§ I turn now to another area where reform is long overdue—the tax treatment of job-related relocation expenses.
§ When a company asks its employees to move house, it may offer help with relocation expenses. Usually, that involves paying for the cost of the removals, but sometimes, if the move is to a more expensive area, the employer will also pay allowances towards the employee's higher living costs.
§ For the past 40 years, we have allowed employees to receive most of this help tax-free, provided the employee has sold his existing home—a condition which has been the subject of much criticism. That means that someone whose employer gives them as much as £25,000 might pay no tax on it at all. On the other hand, people who decide to move to find work and pay their own costs get no help whatsoever from the tax system.

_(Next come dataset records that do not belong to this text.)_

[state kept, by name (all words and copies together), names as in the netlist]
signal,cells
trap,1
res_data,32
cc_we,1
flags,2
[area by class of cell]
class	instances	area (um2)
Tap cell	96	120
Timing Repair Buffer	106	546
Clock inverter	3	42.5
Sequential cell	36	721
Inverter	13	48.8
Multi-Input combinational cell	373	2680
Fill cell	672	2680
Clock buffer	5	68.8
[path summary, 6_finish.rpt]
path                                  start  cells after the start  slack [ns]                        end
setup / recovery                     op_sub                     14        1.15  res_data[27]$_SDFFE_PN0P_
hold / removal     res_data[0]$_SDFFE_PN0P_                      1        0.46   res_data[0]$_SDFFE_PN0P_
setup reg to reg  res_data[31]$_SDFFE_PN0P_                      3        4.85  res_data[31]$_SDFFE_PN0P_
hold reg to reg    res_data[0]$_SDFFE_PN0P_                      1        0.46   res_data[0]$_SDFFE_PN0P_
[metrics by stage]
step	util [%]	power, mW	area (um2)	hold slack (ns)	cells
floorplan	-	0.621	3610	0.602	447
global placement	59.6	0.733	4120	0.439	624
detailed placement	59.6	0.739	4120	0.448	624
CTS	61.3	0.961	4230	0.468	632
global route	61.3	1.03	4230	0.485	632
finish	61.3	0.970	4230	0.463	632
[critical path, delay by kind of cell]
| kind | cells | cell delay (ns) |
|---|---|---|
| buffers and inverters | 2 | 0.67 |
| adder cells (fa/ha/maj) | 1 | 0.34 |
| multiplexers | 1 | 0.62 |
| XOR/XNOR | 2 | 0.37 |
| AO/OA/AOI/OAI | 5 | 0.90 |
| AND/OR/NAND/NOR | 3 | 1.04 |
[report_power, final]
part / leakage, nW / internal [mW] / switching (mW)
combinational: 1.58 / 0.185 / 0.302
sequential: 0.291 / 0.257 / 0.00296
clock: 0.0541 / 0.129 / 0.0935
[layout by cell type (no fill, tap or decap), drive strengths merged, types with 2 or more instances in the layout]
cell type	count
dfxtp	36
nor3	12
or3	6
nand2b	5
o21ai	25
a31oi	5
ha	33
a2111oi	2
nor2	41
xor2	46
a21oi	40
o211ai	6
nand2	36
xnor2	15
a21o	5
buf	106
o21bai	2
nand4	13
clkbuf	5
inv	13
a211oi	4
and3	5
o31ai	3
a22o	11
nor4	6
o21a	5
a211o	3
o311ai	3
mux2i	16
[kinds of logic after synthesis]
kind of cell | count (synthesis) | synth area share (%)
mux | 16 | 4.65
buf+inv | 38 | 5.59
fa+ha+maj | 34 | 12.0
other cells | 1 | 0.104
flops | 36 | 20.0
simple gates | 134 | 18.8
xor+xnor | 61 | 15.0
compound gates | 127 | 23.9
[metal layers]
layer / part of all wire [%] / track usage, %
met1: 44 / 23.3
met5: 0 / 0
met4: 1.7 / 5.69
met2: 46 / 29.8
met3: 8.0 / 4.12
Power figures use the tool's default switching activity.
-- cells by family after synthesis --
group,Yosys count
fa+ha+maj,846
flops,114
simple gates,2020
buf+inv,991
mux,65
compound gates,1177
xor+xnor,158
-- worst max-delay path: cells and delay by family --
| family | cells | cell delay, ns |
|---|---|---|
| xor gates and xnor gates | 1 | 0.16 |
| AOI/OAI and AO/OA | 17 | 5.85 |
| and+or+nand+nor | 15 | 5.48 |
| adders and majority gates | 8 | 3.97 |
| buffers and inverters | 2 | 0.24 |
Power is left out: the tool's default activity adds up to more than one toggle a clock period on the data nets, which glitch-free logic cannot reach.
===== config.mk =====
export PLATFORM = sky130hd
export DESIGN_NAME = dmac_burst_ctrl
export DESIGN_NICKNAME = d
export VERILOG_FILES = /design/src/rtl/dmac_pkg.sv /design/src/rtl/dmac_cnt.sv /design/src/rtl/dmac_cfg_reg.sv /design/src/rtl/dmac_seq.sv /design/src/rtl/dmac_burst_ctrl.sv
export SDC_FILE = /design/constraint.sdc
export NUM_CORES = 1
export LEC_CHECK = 0
export ABC_AREA = 1
export BUFFER_PORTS_ARGS = -buffer_cell sky130_fd_sc_hd__buf_2
export CAP_MARGIN = 20
export CORE_MARGIN = 2
export CORE_UTILIZATION = 45
export CTS_CLUSTER_SIZE = 40
export DETAILED_ROUTE_END_ITERATION = 8
export GPL_ROUTABILITY_DRIVEN = 0
export GPL_TIMING_DRIVEN = 0
export MAX_ROUTING_LAYER = met4
export PLACE_DENSITY = 0.68
export SKIP_CTS_REPAIR_TIMING = 1
export SYNTH_ARGS = -nofsm -noshare
export SYNTH_HDL_FRONTEND = slang
export SYNTH_HIERARCHICAL = 1
export SYNTH_SLANG_ARGS = --single-unit

===== constraint.sdc =====
create_clock -name clk -period 2.56 [get_ports clk]
set_clock_uncertainty 0.2 [all_clocks]
set_input_delay 0.384 -clock clk [delete_from_list [all_inputs] [get_ports clk]]
set_output_delay 0.384 -clock clk [all_outputs]
set_load 0.005 [all_outputs]

===== src/rtl/dmac_pkg.sv =====
package dmac_pkg;

  typedef enum logic [2:0] {
    ST_IDLE,
    ST_SKIP0,
    ST_SKIP1,
    ST_REQ,
    ST_GAP,
    ST_HDR_ST,
    ST_HDR_LEN
  } dmac_state_e;

  typedef struct packed {
    logic [2:0] spare;
    logic       reload;
    logic       dir;
    logic       en;
    logic [1:0] burst;
  } dmac_cfg_t;

  localparam logic [7:0] CFG_RESET   = 8'h40;
  localparam int         BEAT_W      = 5;

  localparam logic [1:0] SEL_PAYLOAD = 2'd0;
  localparam logic [1:0] SEL_STATUS  = 2'd1;
  localparam logic [1:0] SEL_LEN     = 2'd2;

  function automatic logic [BEAT_W-1:0] burst_len(input logic [1:0] code);
    case (code)
      2'd0:    burst_len = BEAT_W'(1);
      2'd1:    burst_len = BEAT_W'(4);
      2'd2:    burst_len = BEAT_W'(8);
      default: burst_len = BEAT_W'(16);
    endcase
  endfunction

endpackage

§ I see a case for some measure of relief where employers help meet employees' removal expenses, but it is difficult, 181 in my opinion, to find a convincing rationale for a system of tax relief whose effect is to give the biggest subsidy to those moving to the highest-cost areas. With these reliefs expected to cost the Exchequer no less than the staggering sum of £800 million this year, I believe that the time has come for reform.
§ I am therefore asking the Inland Revenue to withdraw the present extra-statutory concession which helps people moving to a more expensive area, and I propose to restrict relief on removal expenses to payments of up to £8,000 for people whose employers require them to relocate after 6 April this year. Under the new system, the existing home need no longer be sold to qualify for relief.
§ Although these changes come into effect immediately, they will not start to raise revenue until the year after—about £200 million in both 1994–95 and 1995–96.